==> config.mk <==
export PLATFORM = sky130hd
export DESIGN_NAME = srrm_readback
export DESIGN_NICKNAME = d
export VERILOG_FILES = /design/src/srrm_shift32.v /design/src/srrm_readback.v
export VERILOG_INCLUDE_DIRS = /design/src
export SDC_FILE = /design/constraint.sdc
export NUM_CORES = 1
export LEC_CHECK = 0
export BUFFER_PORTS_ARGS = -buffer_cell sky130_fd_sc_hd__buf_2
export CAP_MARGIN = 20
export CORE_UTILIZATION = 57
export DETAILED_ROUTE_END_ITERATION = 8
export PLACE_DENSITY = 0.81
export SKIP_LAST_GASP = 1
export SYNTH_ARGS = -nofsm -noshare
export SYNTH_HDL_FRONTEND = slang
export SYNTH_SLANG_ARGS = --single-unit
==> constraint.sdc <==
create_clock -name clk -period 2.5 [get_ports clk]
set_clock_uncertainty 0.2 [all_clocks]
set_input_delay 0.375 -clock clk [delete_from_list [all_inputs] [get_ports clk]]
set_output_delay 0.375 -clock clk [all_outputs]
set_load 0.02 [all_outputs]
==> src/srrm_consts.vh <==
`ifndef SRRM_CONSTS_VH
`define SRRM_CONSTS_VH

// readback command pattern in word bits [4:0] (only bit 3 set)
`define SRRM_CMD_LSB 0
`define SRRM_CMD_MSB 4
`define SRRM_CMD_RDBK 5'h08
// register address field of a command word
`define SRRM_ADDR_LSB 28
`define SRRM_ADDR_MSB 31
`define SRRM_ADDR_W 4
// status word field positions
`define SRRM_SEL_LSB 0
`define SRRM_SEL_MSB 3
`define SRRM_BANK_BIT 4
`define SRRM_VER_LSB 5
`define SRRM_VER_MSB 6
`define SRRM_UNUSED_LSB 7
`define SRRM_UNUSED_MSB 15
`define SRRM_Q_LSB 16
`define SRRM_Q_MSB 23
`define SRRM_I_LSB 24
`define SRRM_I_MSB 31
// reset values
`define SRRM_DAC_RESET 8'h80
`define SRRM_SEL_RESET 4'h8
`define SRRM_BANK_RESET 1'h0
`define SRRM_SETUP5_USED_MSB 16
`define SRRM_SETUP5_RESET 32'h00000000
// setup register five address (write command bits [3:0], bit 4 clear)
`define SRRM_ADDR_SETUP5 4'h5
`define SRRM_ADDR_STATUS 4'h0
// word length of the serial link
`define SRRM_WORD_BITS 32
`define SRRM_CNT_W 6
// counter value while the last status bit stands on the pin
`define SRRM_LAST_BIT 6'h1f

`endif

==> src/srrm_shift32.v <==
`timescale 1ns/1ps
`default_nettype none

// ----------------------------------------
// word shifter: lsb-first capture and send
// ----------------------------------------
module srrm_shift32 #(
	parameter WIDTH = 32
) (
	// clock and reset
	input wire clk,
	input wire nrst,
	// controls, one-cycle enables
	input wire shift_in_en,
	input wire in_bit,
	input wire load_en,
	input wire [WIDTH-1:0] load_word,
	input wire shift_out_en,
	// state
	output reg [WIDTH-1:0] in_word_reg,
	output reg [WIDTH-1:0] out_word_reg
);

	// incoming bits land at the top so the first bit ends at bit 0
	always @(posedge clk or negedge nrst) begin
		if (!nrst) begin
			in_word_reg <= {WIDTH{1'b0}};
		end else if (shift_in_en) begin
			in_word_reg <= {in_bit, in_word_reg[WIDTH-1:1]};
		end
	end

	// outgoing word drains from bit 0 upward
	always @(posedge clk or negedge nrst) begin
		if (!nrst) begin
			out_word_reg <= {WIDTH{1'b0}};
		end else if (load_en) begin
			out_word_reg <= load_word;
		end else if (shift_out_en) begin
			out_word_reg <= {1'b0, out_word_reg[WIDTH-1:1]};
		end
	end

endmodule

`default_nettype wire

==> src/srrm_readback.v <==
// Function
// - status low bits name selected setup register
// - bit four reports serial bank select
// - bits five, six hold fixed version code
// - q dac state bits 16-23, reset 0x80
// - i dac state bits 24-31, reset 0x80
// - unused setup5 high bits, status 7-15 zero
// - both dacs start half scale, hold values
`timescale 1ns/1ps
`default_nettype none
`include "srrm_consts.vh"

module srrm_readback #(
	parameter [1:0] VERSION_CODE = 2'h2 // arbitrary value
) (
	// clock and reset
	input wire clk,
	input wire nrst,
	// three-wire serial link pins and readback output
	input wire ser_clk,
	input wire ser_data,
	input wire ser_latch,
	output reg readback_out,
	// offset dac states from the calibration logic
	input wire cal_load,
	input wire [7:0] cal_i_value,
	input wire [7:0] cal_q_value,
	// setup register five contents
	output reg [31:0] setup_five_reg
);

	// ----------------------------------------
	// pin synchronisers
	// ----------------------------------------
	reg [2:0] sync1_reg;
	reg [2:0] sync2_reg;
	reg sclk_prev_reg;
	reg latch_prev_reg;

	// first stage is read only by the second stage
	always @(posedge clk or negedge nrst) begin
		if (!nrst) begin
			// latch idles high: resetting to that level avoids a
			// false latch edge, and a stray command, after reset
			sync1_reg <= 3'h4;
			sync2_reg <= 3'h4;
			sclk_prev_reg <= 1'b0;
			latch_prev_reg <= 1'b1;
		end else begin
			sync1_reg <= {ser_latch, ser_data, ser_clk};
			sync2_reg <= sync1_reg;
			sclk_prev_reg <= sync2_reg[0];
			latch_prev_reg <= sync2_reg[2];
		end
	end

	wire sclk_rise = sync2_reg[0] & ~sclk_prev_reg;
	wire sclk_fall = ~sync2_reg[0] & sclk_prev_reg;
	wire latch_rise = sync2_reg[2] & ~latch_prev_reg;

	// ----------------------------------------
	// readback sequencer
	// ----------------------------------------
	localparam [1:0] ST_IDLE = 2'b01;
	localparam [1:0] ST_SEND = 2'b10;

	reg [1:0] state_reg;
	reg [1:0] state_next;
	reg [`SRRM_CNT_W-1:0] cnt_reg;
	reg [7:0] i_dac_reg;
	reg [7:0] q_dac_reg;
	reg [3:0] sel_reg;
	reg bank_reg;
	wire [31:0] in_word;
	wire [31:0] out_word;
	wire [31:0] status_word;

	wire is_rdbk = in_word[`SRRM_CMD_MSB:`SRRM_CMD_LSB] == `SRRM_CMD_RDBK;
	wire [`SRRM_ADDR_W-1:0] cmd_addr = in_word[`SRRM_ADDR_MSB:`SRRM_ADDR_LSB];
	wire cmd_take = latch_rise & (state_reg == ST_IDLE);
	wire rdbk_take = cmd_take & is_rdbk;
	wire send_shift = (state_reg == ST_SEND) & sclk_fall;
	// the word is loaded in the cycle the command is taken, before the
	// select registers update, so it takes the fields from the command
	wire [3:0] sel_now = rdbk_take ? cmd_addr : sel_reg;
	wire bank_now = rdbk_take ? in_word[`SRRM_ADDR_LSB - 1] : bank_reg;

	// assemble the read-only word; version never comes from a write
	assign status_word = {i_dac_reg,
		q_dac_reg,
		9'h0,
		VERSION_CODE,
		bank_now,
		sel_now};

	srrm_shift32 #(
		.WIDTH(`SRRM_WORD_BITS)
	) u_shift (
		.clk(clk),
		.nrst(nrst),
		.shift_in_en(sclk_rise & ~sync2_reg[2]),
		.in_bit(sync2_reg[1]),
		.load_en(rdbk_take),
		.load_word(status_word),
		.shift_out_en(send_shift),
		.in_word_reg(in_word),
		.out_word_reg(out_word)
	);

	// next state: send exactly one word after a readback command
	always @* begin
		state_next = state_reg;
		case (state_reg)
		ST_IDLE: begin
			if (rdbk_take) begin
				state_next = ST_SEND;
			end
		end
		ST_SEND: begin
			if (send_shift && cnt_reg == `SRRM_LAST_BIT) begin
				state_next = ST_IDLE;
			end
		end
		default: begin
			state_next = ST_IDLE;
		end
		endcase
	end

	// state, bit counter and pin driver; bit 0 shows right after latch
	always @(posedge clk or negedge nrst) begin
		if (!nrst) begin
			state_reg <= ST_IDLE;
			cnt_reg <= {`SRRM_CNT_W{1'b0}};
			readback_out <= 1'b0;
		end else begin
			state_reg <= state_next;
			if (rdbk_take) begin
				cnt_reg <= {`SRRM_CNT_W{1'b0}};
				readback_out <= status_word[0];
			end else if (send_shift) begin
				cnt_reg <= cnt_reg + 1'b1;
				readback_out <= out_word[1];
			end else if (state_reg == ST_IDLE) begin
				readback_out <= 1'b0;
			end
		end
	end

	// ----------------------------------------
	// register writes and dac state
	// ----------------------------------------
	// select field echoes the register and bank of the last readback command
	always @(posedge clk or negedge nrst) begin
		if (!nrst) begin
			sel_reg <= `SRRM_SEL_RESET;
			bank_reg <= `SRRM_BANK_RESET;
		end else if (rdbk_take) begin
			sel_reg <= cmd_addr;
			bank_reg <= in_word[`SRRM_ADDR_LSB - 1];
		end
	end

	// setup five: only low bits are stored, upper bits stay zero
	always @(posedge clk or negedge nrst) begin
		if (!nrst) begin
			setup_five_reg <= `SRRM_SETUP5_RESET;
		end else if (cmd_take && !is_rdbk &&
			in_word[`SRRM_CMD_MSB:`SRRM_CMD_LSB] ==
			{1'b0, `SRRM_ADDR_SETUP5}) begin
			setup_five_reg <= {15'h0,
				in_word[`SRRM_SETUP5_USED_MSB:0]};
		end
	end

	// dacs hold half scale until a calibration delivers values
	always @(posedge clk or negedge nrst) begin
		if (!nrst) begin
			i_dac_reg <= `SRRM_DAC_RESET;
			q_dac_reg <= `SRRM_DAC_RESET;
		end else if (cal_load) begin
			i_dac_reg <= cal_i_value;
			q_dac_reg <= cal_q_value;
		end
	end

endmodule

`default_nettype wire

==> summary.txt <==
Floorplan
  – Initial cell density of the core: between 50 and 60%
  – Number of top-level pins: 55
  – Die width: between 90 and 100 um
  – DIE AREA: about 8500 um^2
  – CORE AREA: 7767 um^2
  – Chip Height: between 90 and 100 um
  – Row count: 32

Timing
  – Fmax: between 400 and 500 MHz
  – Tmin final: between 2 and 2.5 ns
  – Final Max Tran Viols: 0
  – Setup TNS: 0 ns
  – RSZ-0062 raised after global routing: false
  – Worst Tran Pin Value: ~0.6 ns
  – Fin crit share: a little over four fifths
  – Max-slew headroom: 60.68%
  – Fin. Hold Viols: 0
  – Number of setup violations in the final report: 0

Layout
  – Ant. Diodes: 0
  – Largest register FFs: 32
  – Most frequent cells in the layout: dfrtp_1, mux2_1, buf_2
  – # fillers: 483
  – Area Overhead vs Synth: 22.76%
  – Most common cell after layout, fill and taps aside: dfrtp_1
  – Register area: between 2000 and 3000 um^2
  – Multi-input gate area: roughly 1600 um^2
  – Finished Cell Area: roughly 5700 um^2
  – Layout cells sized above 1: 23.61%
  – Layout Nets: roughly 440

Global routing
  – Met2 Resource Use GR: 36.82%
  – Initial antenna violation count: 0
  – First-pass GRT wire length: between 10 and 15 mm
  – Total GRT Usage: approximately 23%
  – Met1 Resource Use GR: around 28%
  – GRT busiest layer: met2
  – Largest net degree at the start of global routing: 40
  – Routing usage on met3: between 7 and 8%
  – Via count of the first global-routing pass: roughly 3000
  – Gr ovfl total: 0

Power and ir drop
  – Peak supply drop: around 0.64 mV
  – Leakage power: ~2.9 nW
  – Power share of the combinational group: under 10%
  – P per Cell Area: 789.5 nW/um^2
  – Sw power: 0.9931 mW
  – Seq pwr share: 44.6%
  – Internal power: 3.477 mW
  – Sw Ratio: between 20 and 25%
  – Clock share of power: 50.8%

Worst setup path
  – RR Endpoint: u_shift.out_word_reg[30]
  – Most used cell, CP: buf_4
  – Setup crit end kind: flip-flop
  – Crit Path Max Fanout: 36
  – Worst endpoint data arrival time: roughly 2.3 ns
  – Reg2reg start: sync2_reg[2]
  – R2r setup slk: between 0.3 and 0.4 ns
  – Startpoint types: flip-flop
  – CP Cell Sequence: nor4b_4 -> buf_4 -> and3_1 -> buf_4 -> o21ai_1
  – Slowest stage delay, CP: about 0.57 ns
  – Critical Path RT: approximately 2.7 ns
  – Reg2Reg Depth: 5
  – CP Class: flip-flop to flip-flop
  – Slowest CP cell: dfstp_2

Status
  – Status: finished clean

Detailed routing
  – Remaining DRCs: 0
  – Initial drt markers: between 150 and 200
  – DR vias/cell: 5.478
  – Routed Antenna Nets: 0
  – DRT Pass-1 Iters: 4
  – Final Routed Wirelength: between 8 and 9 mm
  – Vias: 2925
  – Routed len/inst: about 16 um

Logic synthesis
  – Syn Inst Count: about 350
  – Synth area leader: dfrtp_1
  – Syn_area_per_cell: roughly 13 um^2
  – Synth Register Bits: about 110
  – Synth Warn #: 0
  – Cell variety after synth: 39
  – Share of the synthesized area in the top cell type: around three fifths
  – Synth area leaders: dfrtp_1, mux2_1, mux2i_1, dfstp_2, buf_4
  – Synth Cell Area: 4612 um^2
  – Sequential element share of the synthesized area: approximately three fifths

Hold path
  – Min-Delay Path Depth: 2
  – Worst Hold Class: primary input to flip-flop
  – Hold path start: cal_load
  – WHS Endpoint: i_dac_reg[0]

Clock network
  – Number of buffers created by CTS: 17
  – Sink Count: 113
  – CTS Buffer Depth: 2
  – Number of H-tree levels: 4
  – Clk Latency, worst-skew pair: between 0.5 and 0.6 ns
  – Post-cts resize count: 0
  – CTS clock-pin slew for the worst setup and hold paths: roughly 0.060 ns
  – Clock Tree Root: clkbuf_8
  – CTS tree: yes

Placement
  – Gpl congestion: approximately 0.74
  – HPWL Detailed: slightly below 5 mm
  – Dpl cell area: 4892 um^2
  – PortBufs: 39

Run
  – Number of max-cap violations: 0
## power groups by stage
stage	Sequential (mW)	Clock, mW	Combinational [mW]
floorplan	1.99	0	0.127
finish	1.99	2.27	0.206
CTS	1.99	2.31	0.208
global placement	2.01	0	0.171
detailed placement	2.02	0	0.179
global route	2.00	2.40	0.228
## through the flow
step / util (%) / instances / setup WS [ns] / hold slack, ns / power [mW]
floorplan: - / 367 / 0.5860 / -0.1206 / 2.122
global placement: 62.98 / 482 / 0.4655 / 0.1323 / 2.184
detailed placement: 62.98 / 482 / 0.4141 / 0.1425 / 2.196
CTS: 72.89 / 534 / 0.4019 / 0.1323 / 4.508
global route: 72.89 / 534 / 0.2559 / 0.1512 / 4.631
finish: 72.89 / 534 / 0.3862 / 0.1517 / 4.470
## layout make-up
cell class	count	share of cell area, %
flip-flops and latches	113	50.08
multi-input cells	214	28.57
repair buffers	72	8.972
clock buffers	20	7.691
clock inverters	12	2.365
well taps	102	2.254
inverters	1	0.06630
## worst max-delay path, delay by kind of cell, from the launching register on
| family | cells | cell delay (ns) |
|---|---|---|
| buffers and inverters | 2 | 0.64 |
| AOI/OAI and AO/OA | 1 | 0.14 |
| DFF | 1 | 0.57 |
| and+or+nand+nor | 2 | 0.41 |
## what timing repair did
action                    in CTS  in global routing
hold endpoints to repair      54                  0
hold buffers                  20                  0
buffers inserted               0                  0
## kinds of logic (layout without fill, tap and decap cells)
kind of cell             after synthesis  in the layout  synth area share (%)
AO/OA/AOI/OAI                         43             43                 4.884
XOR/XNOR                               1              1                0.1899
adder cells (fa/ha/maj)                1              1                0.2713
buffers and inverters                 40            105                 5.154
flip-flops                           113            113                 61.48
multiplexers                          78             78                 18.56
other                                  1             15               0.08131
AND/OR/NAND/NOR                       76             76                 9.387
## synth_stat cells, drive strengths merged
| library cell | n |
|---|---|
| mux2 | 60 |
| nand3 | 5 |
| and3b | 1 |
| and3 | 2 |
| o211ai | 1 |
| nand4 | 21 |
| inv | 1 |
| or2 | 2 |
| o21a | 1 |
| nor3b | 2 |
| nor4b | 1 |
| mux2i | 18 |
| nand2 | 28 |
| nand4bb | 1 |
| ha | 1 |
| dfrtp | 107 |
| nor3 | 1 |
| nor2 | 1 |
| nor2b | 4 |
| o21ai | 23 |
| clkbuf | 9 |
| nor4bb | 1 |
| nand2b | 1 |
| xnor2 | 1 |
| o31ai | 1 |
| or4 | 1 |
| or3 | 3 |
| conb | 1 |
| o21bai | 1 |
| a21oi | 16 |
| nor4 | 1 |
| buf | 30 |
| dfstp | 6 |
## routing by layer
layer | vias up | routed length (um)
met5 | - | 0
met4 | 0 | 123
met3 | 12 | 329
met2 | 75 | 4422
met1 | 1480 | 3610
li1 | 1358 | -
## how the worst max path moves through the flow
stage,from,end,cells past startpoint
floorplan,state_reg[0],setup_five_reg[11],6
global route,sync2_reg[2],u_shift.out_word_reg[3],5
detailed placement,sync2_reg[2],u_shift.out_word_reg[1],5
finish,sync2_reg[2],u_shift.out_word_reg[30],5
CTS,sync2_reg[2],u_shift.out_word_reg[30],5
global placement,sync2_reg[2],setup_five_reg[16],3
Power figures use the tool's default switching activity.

**WHAT NEEDS TO BE DONE**
In the data above, find the line that contains "controls, one-cycle enables", then reproduce exactly every line from the first line through that line.

**EXERCISE ANSWER**
==> config.mk <==
export PLATFORM = sky130hd
export DESIGN_NAME = srrm_readback
export DESIGN_NICKNAME = d
export VERILOG_FILES = /design/src/srrm_shift32.v /design/src/srrm_readback.v
export VERILOG_INCLUDE_DIRS = /design/src
export SDC_FILE = /design/constraint.sdc
export NUM_CORES = 1
export LEC_CHECK = 0
export BUFFER_PORTS_ARGS = -buffer_cell sky130_fd_sc_hd__buf_2
export CAP_MARGIN = 20
export CORE_UTILIZATION = 57
export DETAILED_ROUTE_END_ITERATION = 8
export PLACE_DENSITY = 0.81
export SKIP_LAST_GASP = 1
export SYNTH_ARGS = -nofsm -noshare
export SYNTH_HDL_FRONTEND = slang
export SYNTH_SLANG_ARGS = --single-unit
==> constraint.sdc <==
create_clock -name clk -period 2.5 [get_ports clk]
set_clock_uncertainty 0.2 [all_clocks]
set_input_delay 0.375 -clock clk [delete_from_list [all_inputs] [get_ports clk]]
set_output_delay 0.375 -clock clk [all_outputs]
set_load 0.02 [all_outputs]
==> src/srrm_consts.vh <==
`ifndef SRRM_CONSTS_VH
`define SRRM_CONSTS_VH

// readback command pattern in word bits [4:0] (only bit 3 set)
`define SRRM_CMD_LSB 0
`define SRRM_CMD_MSB 4
`define SRRM_CMD_RDBK 5'h08
// register address field of a command word
`define SRRM_ADDR_LSB 28
`define SRRM_ADDR_MSB 31
`define SRRM_ADDR_W 4
// status word field positions
`define SRRM_SEL_LSB 0
`define SRRM_SEL_MSB 3
`define SRRM_BANK_BIT 4
`define SRRM_VER_LSB 5
`define SRRM_VER_MSB 6
`define SRRM_UNUSED_LSB 7
`define SRRM_UNUSED_MSB 15
`define SRRM_Q_LSB 16
`define SRRM_Q_MSB 23
`define SRRM_I_LSB 24
`define SRRM_I_MSB 31
// reset values
`define SRRM_DAC_RESET 8'h80
`define SRRM_SEL_RESET 4'h8
`define SRRM_BANK_RESET 1'h0
`define SRRM_SETUP5_USED_MSB 16
`define SRRM_SETUP5_RESET 32'h00000000
// setup register five address (write command bits [3:0], bit 4 clear)
`define SRRM_ADDR_SETUP5 4'h5
`define SRRM_ADDR_STATUS 4'h0
// word length of the serial link
`define SRRM_WORD_BITS 32
`define SRRM_CNT_W 6
// counter value while the last status bit stands on the pin
`define SRRM_LAST_BIT 6'h1f

`endif

==> src/srrm_shift32.v <==
`timescale 1ns/1ps
`default_nettype none

// ----------------------------------------
// word shifter: lsb-first capture and send
// ----------------------------------------
module srrm_shift32 #(
	parameter WIDTH = 32
) (
	// clock and reset
	input wire clk,
	input wire nrst,
	// controls, one-cycle enables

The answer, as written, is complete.